1. Field of the Invention
The present invention relates to processors, and in particular to technology for efficiently executing programs.
2. Related Art
Conventionally, there exist operating systems (OS) that use a single processor to process a plurality of tasks in a pseudo-parallel manner.
An OS such as this makes a processor repeatedly execute the following processing.
The processor is made to store, in a register group within the processor, control information (hereafter “contexts”) showing an execution position, a data storage location and the like of a computer program (hereafter, simply “program”) corresponding to each task, to execute the task after obtaining a program, data and the like based on the stored context, to update the context following the execution of the task, and to write the updated context into memory.
Here, for the sake of convenience, the writing of a context stored in an external memory into a register group is referred to as “restoring”, and the writing of a context stored in a register group into an external memory is referred to as “saving”.

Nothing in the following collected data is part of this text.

--- config.mk ---
export PLATFORM = sky130hd
export DESIGN_NAME = chkseq_top
export DESIGN_NICKNAME = d
export VERILOG_FILES = /design/src/rtl/chkseq_pkg.sv /design/src/rtl/chkseq_rom.sv /design/src/rtl/chkseq_cmp.sv /design/src/rtl/chkseq_ctrl.sv /design/src/rtl/chkseq_top.sv
export SDC_FILE = /design/constraint.sdc
export NUM_CORES = 1
export LEC_CHECK = 0
export BUFFER_PORTS_ARGS = -buffer_cell sky130_fd_sc_hd__buf_2
export CELL_PAD_IN_SITES_DETAIL_PLACEMENT = 1
export CELL_PAD_IN_SITES_GLOBAL_PLACEMENT = 1
export CORE_ASPECT_RATIO = 0.6
export CORE_MARGIN = 2
export CORE_UTILIZATION = 40
export CTS_CLUSTER_SIZE = 28
export DETAILED_ROUTE_END_ITERATION = 10
export GPL_ROUTABILITY_DRIVEN = 0
export GPL_TIMING_DRIVEN = 1
export PLACE_DENSITY = 0.79
export SLEW_MARGIN = 40
export SYNTH_ARGS = -nofsm -noshare
export SYNTH_HDL_FRONTEND = slang
export SYNTH_SLANG_ARGS = --single-unit
export TNS_END_PERCENT = 5
--- constraint.sdc ---
create_clock -name clk -period 4.35 [get_ports clk]
set_clock_uncertainty 0.2 [all_clocks]
set_input_delay 0 -clock clk [delete_from_list [all_inputs] [get_ports clk]]
set_output_delay 0 -clock clk [all_outputs]
set_load 0.05 [all_outputs]
--- src/rtl/chkseq_pkg.sv ---
package chkseq_pkg;

    localparam int SEQ_LEN  = 64;
    localparam int IDX_W    = $clog2(SEQ_LEN);
    localparam int SYNC_LEN = 4;

    typedef enum logic [2:0] {
        MS_A = 3'd0,
        MS_B = 3'd1,
        MS_C = 3'd2,
        MS_D = 3'd3,
        MS_E = 3'd4
    } ref_state_e;

    typedef enum logic [1:0] {
        SQ_IDLE = 2'd0,
        SQ_RUN  = 2'd1,
        SQ_DONE = 2'd2
    } seq_phase_e;

    typedef struct packed {
        logic stim;
        logic expect_bit;
        logic cmp_en;
    } step_entry_t;

    // Step 0 is the leftmost bit: prefix, state identification, transition checks.
    localparam logic [SEQ_LEN-1:0] STIM_PATTERN =
        64'b0000_110110110_1_110_1_110_0110_0110_0110_10_0110_1110_110_1110_101_0110_101_1110;

    function automatic logic stim_at(input int k);
        return STIM_PATTERN[SEQ_LEN-1-k];
    endfunction

    function automatic ref_state_e ref_next(input ref_state_e s, input logic x);
        ref_state_e n;
        case (s)
            MS_A:    n = x ? MS_C : MS_A;
            MS_B:    n = x ? MS_A : MS_C;
            MS_C:    n = x ? MS_E : MS_D;
            MS_D:    n = x ? MS_B : MS_A;
            default: n = MS_B;
        endcase
        return n;
    endfunction

    function automatic logic ref_out(input ref_state_e s, input logic x);
        logic o;
        case (s)
            MS_A:    o = 1'b1;
            MS_B:    o = x;
            MS_C:    o = 1'b0;
            MS_D:    o = 1'b1;
            default: o = 1'b0;
        endcase
        return o;
    endfunction

    // Expected response of step k, stored at bit k; prefix bits left at zero.
    function automatic logic [SEQ_LEN-1:0] build_expect();
        logic [SEQ_LEN-1:0] v;
        ref_state_e         s;
        v = '0;
        s = MS_A;
        for (int k = SYNC_LEN; k < SEQ_LEN; k++) begin
            v[k] = ref_out(s, stim_at(k));
            s    = ref_next(s, stim_at(k));
        end
        return v;
    endfunction

    localparam logic [SEQ_LEN-1:0] EXPECT_PATTERN = build_expect();

endpackage

--- src/rtl/chkseq_rom.sv ---
module chkseq_rom
    import chkseq_pkg::*;
#(
    parameter int DEPTH = SEQ_LEN,
    parameter int AW    = IDX_W
) (
    input  logic [AW-1:0] addr,
    output step_entry_t   entry
);

    step_entry_t table_w [DEPTH];

    generate
        for (genvar g = 0; g < DEPTH; g++) begin : g_entry
            assign table_w[g] = '{
                stim:       STIM_PATTERN[SEQ_LEN-1-g],
                expect_bit: EXPECT_PATTERN[g],
                cmp_en:     (g >= SYNC_LEN)
            };
        end
    endgenerate

    assign entry = table_w[addr];

endmodule

--- src/rtl/chkseq_cmp.sv ---
module chkseq_cmp
    import chkseq_pkg::*;
(
    input  step_entry_t entry,
    input  logic        active,
    input  logic        resp,
    output logic        mismatch,
    output logic        drive_bit
);

    always_comb begin
        drive_bit = active & entry.stim;
        mismatch  = active & entry.cmp_en & (resp != entry.expect_bit);
    end

endmodule

--- src/rtl/chkseq_ctrl.sv ---
module chkseq_ctrl
    import chkseq_pkg::*;
#(
    parameter int DEPTH = SEQ_LEN,
    parameter int AW    = IDX_W
) (
    input  logic          clk,
    input  logic          rst,
    input  logic          start,
    input  logic          mismatch,
    output logic [AW-1:0] step_idx,
    output logic          running,
    output logic          pass_q,
    output logic          fail_q,
    output logic [AW-1:0] fail_idx_q
);

    localparam logic [AW-1:0] LAST_IDX = AW'(DEPTH - 1);

    seq_phase_e phase_q;

    always_ff @(posedge clk) begin
        if (rst) begin
            phase_q    <= SQ_IDLE;
            step_idx   <= '0;
            pass_q     <= 1'b0;
            fail_q     <= 1'b0;
            fail_idx_q <= '0;
        end else begin
            case (phase_q)
                SQ_RUN: begin
                    if (mismatch) begin
                        fail_q     <= 1'b1;
                        fail_idx_q <= step_idx;
                        phase_q    <= SQ_DONE;
                    end else if (step_idx == LAST_IDX) begin
                        pass_q  <= 1'b1;
                        phase_q <= SQ_DONE;
                    end else begin
                        step_idx <= step_idx + 1'b1;
                    end
                end
                default: begin
                    if (start) begin
                        phase_q    <= SQ_RUN;
                        step_idx   <= '0;
                        pass_q     <= 1'b0;
                        fail_q     <= 1'b0;
                        fail_idx_q <= '0;
                    end
                end
            endcase
        end
    end

    assign running = (phase_q == SQ_RUN);

    AST_RESULT_EXCL: assert property (@(posedge clk) disable iff (rst)
        !(pass_q && fail_q));

    AST_FIRST_MISMATCH: assert property (@(posedge clk) disable iff (rst)
        running && mismatch |=> fail_q && !running && fail_idx_q == $past(step_idx));

    AST_STEP_ADVANCE: assert property (@(posedge clk) disable iff (rst)
        running && !mismatch && step_idx != LAST_IDX |=> running && step_idx == $past(step_idx) + 1'b1);

    AST_PASS_AT_END: assert property (@(posedge clk) disable iff (rst)
        running && !mismatch && step_idx == LAST_IDX |=> pass_q && !running);

    AST_RESULT_HOLD: assert property (@(posedge clk) disable iff (rst)
        !running && !start |=> $stable(pass_q) && $stable(fail_q) && $stable(fail_idx_q));

endmodule

--- src/rtl/chkseq_top.sv ---
module chkseq_top
    import chkseq_pkg::*;
(
    input  logic             clk,
    input  logic             rst,
    input  logic             start,
    input  logic             mut_out,
    output logic             mut_in,
    output logic             mut_step,
    output logic             seq_pass,
    output logic             seq_fail,
    output logic [IDX_W-1:0] fail_step
);

    logic [IDX_W-1:0] step_idx;
    logic             running;
    logic             mismatch;
    step_entry_t      entry;

    chkseq_rom #(.DEPTH(SEQ_LEN), .AW(IDX_W)) rom_i (
        .addr  (step_idx),
        .entry (entry)
    );

    chkseq_cmp cmp_i (
        .entry     (entry),
        .active    (running),
        .resp      (mut_out),
        .mismatch  (mismatch),
        .drive_bit (mut_in)
    );

    chkseq_ctrl #(.DEPTH(SEQ_LEN), .AW(IDX_W)) ctrl_i (
        .clk        (clk),
        .rst        (rst),
        .start      (start),
        .mismatch   (mismatch),
        .step_idx   (step_idx),
        .running    (running),
        .pass_q     (seq_pass),
        .fail_q     (seq_fail),
        .fail_idx_q (fail_step)
    );

    assign mut_step = running;

    AST_PREFIX_MASKED: assert property (@(posedge clk) disable iff (rst)
        mut_step && step_idx < IDX_W'(SYNC_LEN) |-> !mismatch);

    AST_IDLE_QUIET: assert property (@(posedge clk) disable iff (rst)
        !mut_step |-> !mut_in);

endmodule

Word-level counts from Yosys, hierarchy flattened
Memory sizes are Yosys's and may differ from the RTL's.
Index checks and enable logic that the tools add are counted.
Widths: inputs -> output; s select.
{"block": "word_totals", "mem_bits_rw": 0, "out_inout_bits": 10, "mem_count": 1, "rom_bits": 192, "ff_bits": 16, "latchBits": 0}
{"name": "(no name shown)", "words": 64, "width": 3, "read_ports": 1, "rd_ports_with_merged_regs": 0, "write_ports": 0, "line_no": "chkseq_rom.sv:23", "rtl": "assign entry = table_w[addr];"}
{"block": "classes", "muxes": 18, "div_mod_pow": 0, "n_bitwise": 4, "shift": 0, "n_lt_le_gt_ge": 1, "n_addsub": 1, "mul": 0, "n_reduce_logical": 5, "eq_ne": 8}
{"op": "$mux 6", "count": 6}
{"op": "$mux 2", "count": 4}
{"op": "$ge 7x7->1 const B", "count": 1}
{"op": "$not 6->7", "count": 1}
{"op": "$add 6x1->6 const B", "count": 1}
{"op": "$eq 6x6->1 const B", "count": 1}
{"op": "$mux 1", "count": 6}
{"op": "$mux 3", "count": 2}
{"op": "$ne 2x2->1 const B", "count": 3}
{"op": "$reduce_and 3->1", "count": 2}
{"op": "$reduce_and 2->1", "count": 2}
{"op": "$and 1x1->1", "count": 3}
{"op": "$ne 3x2->1 const B", "count": 1}
{"op": "$eq 2x1->1 const B", "count": 1}
{"op": "$ne 2x1->1 const B", "count": 1}
{"op": "$reduce_bool 2->1", "count": 1}
{"op": "$ne 1x1->1", "count": 1}

Logic depth before layout (Yosys ltp)
{"block": "depth", "word_depth": 8, "mapped_depth": 10, "depth_no_buf": 8}

By module
A second synthesis with hierarchy kept.
{"block": "hier_totals", "cells_unflattened": 124, "area_unflattened_um2": 1058.5}
{"module": "chkseq_ctrl", "seq_area_each_um2": 320.3, "n_inst": 1, "area_each_um2": 701.9, "cells_each": 77}
{"module": "chkseq_rom", "seq_area_each_um2": 0.0, "n_inst": 1, "area_each_um2": 335.3, "cells_each": 44}
{"module": "chkseq_cmp", "seq_area_each_um2": 0.0, "n_inst": 1, "area_each_um2": 21.3, "cells_each": 3}

Worst setup path before layout
OpenSTA, ideal clock, no wires.
{"block": "synth_timing", "kind": "register to register", "from": "reg ctrl_i.step_idx[0]", "to": "reg ctrl_i.step_idx[0]", "required_time_ps": 4033, "stages_incl_launch_ff": 10, "setup_time_ps": 117, "path_slack_ps": 1249, "arrival_ps": 2784, "cell_sequence": "dfxtp_1 clkbuf_1 inv_1 ha_1 mux2i_1 mux2_2 o211ai_1 mux2_2 or4_4 a32o_1"}
{"block": "synth_between", "elab_chain_len": 8, "word_cells_on_any_way": 15, "cone_classes": "add/sub: 1; eq/ne: 4; mux: 5; bitwise: 3; reduce/logical: 1; memory: 1"}
{"element": "from (decl)", "line_no": "chkseq_ctrl.sv:11", "rtl": "output logic [AW-1:0] step_idx,"}
{"element": "from (signal assigned)", "line_no": "chkseq_ctrl.sv:40", "rtl": "step_idx <= step_idx + 1'b1;"}
{"element": "$not 6->7 (implied by the code)", "line_no": "chkseq_rom.sv:23"}
{"element": "$mem_v2 64x3"}
{"element": "$mux 3 (implied by the code) (2 in series)", "line_no": "chkseq_rom.sv:23"}
{"element": "$and 1x1->1 or $ne 1x1->1 (tied branches)", "line_no": "chkseq_cmp.sv:13", "rtl": "mismatch = active & entry.cmp_en & (resp != entry.expect_bit);"}
{"element": "$and 1x1->1", "line_no": "chkseq_cmp.sv:13"}
{"element": "$ne 2x2->1 (no line)"}
{"element": "$reduce_and 3->1 (no line)"}
Several ways; a longest one is shown, not always the timed one. The select of a mux whose other input is x is not followed.
A chain may end at the register's enable or synchronous reset.

Final worst setup path
{"block": "layout_timing", "from": "reg ctrl_i.step_idx[1]", "to": "reg ctrl_i.step_idx[1]"}
Same word-level chain as after synthesis.

==> summary.txt <==
Run status
  • Status: finished, final reports clean

Yosys
  • Yosys top cell by area: dfxtp_1
  • Syn avg cell area: ~8 sq um
  • Post-synth ARST share: 0
  • Post-Syn Area: 1140 sq um
  • Synth top area share: 0.280
  • Commonest cells post-synth: dfxtp_1 (16), nand2_1 (15), a21oi_1 (12), o21ai_0 (10), clkbuf_1 (9)
  • Sequential element share of the synthesized area: 0.280
  • Ys Warns: 0
  • Top cells by area, synth: dfxtp_1 (28%), ha_1 (6.6%), a21oi_1 (5.3%)
  • Top-count cell post-synth: dfxtp_1
  • Syn Inst Count: 147
  • Post-synth EDFFs: 0
  • Top_reg_cell synth: dfxtp_1
  • FF+latch count, synth: 16
  • Synth cell types: 39
  • Syn nets: 157

STA
  • RSZ-0062 raised after global routing: false
  • Final-report max-slew violation count: 0
  • Fin. Hold Viols: 0
  • Actual slew at the worst max-slew pin: slightly below 0.8 ns
  • Slew HR: 0.481
  • FMAX: ~0.30 GHz
  • Setup violators final: 0
  • Final min period: 3.34 ns
  • PnR worst setup slack: 1.01 ns
  • Setup TNS: 0 ns
  • Fin crit share: 0.769

GRT
  • All-Layer GR Usage: 0.225
  • First-pass GRT wire length: 5570 um
  • Grt total ovfl: 0
  • Initial antenna violation count: 0
  • Vias in the first global route: 1098
  • Largest net degree at the start of global routing: 21

Run
  • Max-Cap Viols: 0

Power and ir drop
  • Power per cell area: approximately 260 nW/um^2
  • Peak VDD IR: about 0.00015 V
  • Leakage: roughly 0.48 nW

Critical path
  • Crit Reg-Reg Startpoint: ctrl_i.step_idx[1]
  • WS Path Type: register to register
  • Startpoint class of the critical path: register
  • Required @ worst endpoint: 4.28 ns
  • R2r worst-path depth: 8
  • Worst-path maximum fanout: 10
  • Critical path origin: ctrl_i.step_idx[1]
  • CP arrival: 3.28 ns
  • Crit end category: register

Finish
  • P&R area growth vs syn: 10.7%
  • Post-Route Utilization: 0.485
  • Cell area after layout: 1260 sq um
  • Final Non-Filler Cells: 187
  • Nets@finish: 166
  • Layout cells sized above 1: 0.155
  • Antenna cells: 0

Route
  • Routed wire length per instance: 18.1 um
  • DRT iter0 DRCs: slightly above 90
  • Routed via count: around 1100
  • Drt total wl: about 3400 um
  • TritonRoute pass-1 iters: 4
  • Antenna-violating nets left: 0
  • Vias/cell: 6.14
  • DRC viols: 0

Die
  • CORE AREA: 2610 sq um
  • Initial core utilization: 0.438
  • # IOs: 14
  • Die X: 73.0 um
  • Die height: 45.4 um
  • Row cnt: 14
  • Die area: 3310 sq um

Min path
  • Hold depth: 5
  • Hold_sp: mut_out
  • Hold Crit Class: input pin to register

Clock tree
  • CTS tree: done
  • Clock sink count: 16
  • Reg clk slew, reported paths: 0.06 ns
  • Total CTS buffers: 3
  • Clk buf depth: 2
  • CTS H-tree lvls: 1
  • Post-CTS resize count: 0
  • Setup bufs post-CTS: 0
  • CTS root buf: clkbuf_8
  • Worst skew pair latency: 0.25 ns
  • Hold Buf Count CTS: 2

Placement
  • Port bufs: 13
  • Place WS: 1.05 ns
  • Placed Cells: 181
  • Hpwl dp: 2500 um
  • DP Area: 1190 sq um
flip-flops by register name (all words and copies together), names as in the netlist:
signal             flops
ctrl_i.fail_idx_q      6
ctrl_i.fail_q          1
ctrl_i.pass_q          1
ctrl_i.phase_q         2
ctrl_i.step_idx        6
cell usage in the layout (no fill, tap or decap), drive strengths merged, types with 2 or more instances in the layout:
| cell type | instances |
|---|---|
| buf | 15 |
| mux2 | 2 |
| o21ai | 10 |
| o211ai | 2 |
| a32o | 2 |
| nand2b | 3 |
| nor2b | 2 |
| ha | 6 |
| inv | 5 |
| a211oi | 2 |
| a31oi | 2 |
| nand3 | 6 |
| nand4 | 7 |
| mux2i | 6 |
| o2111ai | 2 |
| clkbuf | 4 |
| a21oi | 12 |
| dfxtp | 16 |
| nor2 | 8 |
| and3 | 4 |
| nand2 | 15 |
| nor3 | 7 |
| dlygate4sd3 | 2 |
final timing paths:
check,end,slack (ns)
max,ctrl_i.step_idx[1],1.01
min,ctrl_i.fail_idx_q[5],0.18
max reg2reg,ctrl_i.step_idx[1],1.01
min reg2reg,ctrl_i.fail_q,0.25
routing by layer:
layer / wire length [um] / GRT usage / vias up / share of wire
met1: 1710 / 0.335 / 558 / 0.51
met4: 8 / 0.0259 / 0 / 0.0024
met2: 1450 / 0.342 / 31 / 0.43
met3: 214 / 0.0531 / 2 / 0.063
met5: 0 / 0 / - / 0
li1: - / - / 558 / -
cell families after synthesis:
group | count (synthesis) | synth area share
buffers and inverters | 18 | 0.0799
xor gates and xnor gates | 1 | 0.00767
and+or+nand+nor | 58 | 0.264
adders and majority gates | 6 | 0.0657
muxes | 8 | 0.0723
AOI/OAI and AO/OA | 40 | 0.230
DFF | 16 | 0.280
power breakdown:
group	total (mW)	internal, mW	switching, mW
clock network	0.131	0.0802	0.0513
logic	0.0422	0.0143	0.0280
registers	0.154	0.149	0.00521
total	0.328	0.243	0.0845
worst max-delay path, stage by stage, from the launching register on:
cell and delay, ns:
dfxtp_1 0.54, inv_1 0.16, ha_1 0.39, mux2i_1 0.09
mux2_2 0.28, o211ai_1 0.27, mux2_2 0.45, or4_4 0.56
a32o_1 0.28
area by class of cell:
class / count / area [sq um]
clock buffer: 4 / 55.1
fill: 331 / 1350
inverter: 5 / 18.8
multi-input combinational: 113 / 731
sequential: 16 / 320
tap: 32 / 40.0
timing repair buffer: 17 / 100
through the flow:
| stage | hold WS [ns] | power (mW) |
|---|---|---|
| floorplan | -0.0102 | 0.185 |
| global placement | 0.144 | 0.195 |
| detailed placement | 0.159 | 0.198 |
| CTS | 0.184 | 0.328 |
| global route | 0.242 | 0.343 |
| finish | 0.179 | 0.328 |
(Power assumes the default switching activity.)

FIG. 32 is a functional block diagram of a conventional processor 1001 that executes tasks under the control of an OS such as described above, and additionally shows a context memory 1010 that stores contexts.

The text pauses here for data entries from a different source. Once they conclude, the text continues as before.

==> src/rtl/dten_pkg.sv <==
package dten_pkg;

    typedef struct packed {
        logic wr;
        logic burst;
    } dten_entry_t;

    typedef enum logic {
        DT_IDLE = 1'b0,
        DT_XFER = 1'b1
    } dten_state_t;

endpackage

==> src/rtl/dten_queue.sv <==
module dten_queue
    import dten_pkg::*;
#(
    parameter int DEPTH = 2,
    localparam int CNT_W = $clog2(DEPTH + 1)
) (
    input  logic              clk,
    input  logic              rst_n,
    input  logic              push,
    input  dten_entry_t       push_ent,
    input  logic [DEPTH-1:0]  rm_mask,
    output dten_entry_t       ents [DEPTH],
    output logic [DEPTH-1:0]  vld,
    output logic [CNT_W-1:0]  count
);

    dten_entry_t      ent_q   [DEPTH];
    dten_entry_t      ent_nxt [DEPTH];
    logic [DEPTH-1:0] vld_q;
    logic [DEPTH-1:0] vld_nxt;

    // Compaction: survivors slide toward position 0, then any push lands behind them.
    always_comb begin
        logic [CNT_W-1:0] k;
        k = '0;
        vld_nxt = '0;
        for (int i = 0; i < DEPTH; i++) ent_nxt[i] = ent_q[i];
        for (int i = 0; i < DEPTH; i++) begin
            if (vld_q[i] && !rm_mask[i]) begin
                ent_nxt[k] = ent_q[i];
                vld_nxt[k] = 1'b1;
                k = k + 1'b1;
            end
        end
        if (push && (k < CNT_W'(DEPTH))) begin
            ent_nxt[k] = push_ent;
            vld_nxt[k] = 1'b1;
        end
    end

    always_ff @(posedge clk or negedge rst_n) begin
        if (!rst_n) begin
            vld_q <= '0;
            for (int i = 0; i < DEPTH; i++) ent_q[i] <= '0;
        end else begin
            vld_q <= vld_nxt;
            for (int i = 0; i < DEPTH; i++) ent_q[i] <= ent_nxt[i];
        end
    end

    assign vld   = vld_q;
    assign count = CNT_W'($countones(vld_q));

    always_comb begin
        for (int i = 0; i < DEPTH; i++) ents[i] = ent_q[i];
    end

    // the queue stays packed from position 0 after any removal.
    assert_queue_packed_R10: assert property (@(posedge clk) disable iff (!rst_n)
        vld_q == DEPTH'((1 << count) - 1));

endmodule

==> src/rtl/dten_select.sv <==
module dten_select
    import dten_pkg::*;
#(
    parameter int DEPTH = 2,
    localparam int IDX_W = (DEPTH > 1) ? $clog2(DEPTH) : 1
) (
    input  dten_entry_t       ents [DEPTH],
    input  logic [DEPTH-1:0]  vld,
    input  logic              write_only,
    output logic [IDX_W-1:0]  sel_idx,
    output logic              sel_wr,
    output logic              sel_burst
);

    logic [IDX_W-1:0] wr_idx;
    logic             wr_found;

    // Oldest pending write: lowest valid position tagged as a write.
    always_comb begin
        wr_idx   = '0;
        wr_found = 1'b0;
        for (int i = 0; i < DEPTH; i++) begin
            if (!wr_found && vld[i] && ents[i].wr) begin
                wr_found = 1'b1;
                wr_idx   = IDX_W'(i);
            end
        end
    end

    always_comb begin
        sel_idx   = (write_only && wr_found) ? wr_idx : '0;
        sel_wr    = ents[sel_idx].wr;
        sel_burst = ents[sel_idx].burst;
    end

endmodule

Processor 1001 includes a processing execution unit 1002 that executing tasks, a processing control unit 1003 that performs controls relating to the processing conducted by processing execution unit 1002, and a register group 1004 that stores contexts of the tasks to be executed.

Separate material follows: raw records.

## config.mk

```make
export PLATFORM = sky130hd
export DESIGN_NAME = txq_fifo
export DESIGN_NICKNAME = d
export VERILOG_FILES = /design/src/rtl/txq_pkg.sv /design/src/rtl/txq_mem.sv /design/src/rtl/txq_ctrl.sv /design/src/rtl/txq_flags.sv /design/src/rtl/txq_fifo.sv
export SDC_FILE = /design/constraint.sdc
export NUM_CORES = 1
export LEC_CHECK = 0
export BUFFER_PORTS_ARGS = -buffer_cell sky130_fd_sc_hd__buf_2
export CAP_MARGIN = 20
export CORE_MARGIN = 3
export CORE_UTILIZATION = 62
export DETAILED_ROUTE_END_ITERATION = 16
export PLACE_DENSITY_LB_ADDON = 0.3
export REMOVE_ABC_BUFFERS = 1
export SYNTH_ARGS = -nofsm -noshare
export SYNTH_HDL_FRONTEND = slang
export SYNTH_SLANG_ARGS = --single-unit
```

## constraint.sdc

```tcl
create_clock -name clk -period 4.66 [get_ports clk]
set_clock_uncertainty 0.2 [all_clocks]
set_input_delay 0.466 -clock clk [delete_from_list [all_inputs] [get_ports clk]]
set_output_delay 0.466 -clock clk [all_outputs]
set_load 0.005 [all_outputs]
```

Register group 1004 is a collection of registers, each of which is for storing a context (i.e. a register value group) corresponding to a task.
Every time a new context is stored in register group 1004, processing execution unit 1002 obtains a program and data based on the new context, and executes a task.
Processing control unit 1003 saves a context already stored in register group 1004 by overwriting context memory 1010, judges which context should be targeted for storage in register group 1004, and restores a context by reading a targeted context from context memory 1010 based on the judgment and writing the read context into register group 1004.
As a result, it is necessary to interrupt the execution of tasks by processing execution unit 1002 for the duration of the saving, judging and restoring (i.e. updating of contexts) by processing control unit 1003.
FIG. 33 shows the execution of tasks in processor 1001, and the input/output of contexts between register group 1004 and context memory 1010.
Time flows from left to right in this diagram.
Here, the tasks are executed uniformly in the sequence task A, task B, task C and task D, and the processing returns to task A after task D.
Conventionally, when tasks are executed, the saving, judging and restoring described above are performed before a task is executed.
In other words, the saving, judging and restoring are incurred as an overhead in the execution of tasks.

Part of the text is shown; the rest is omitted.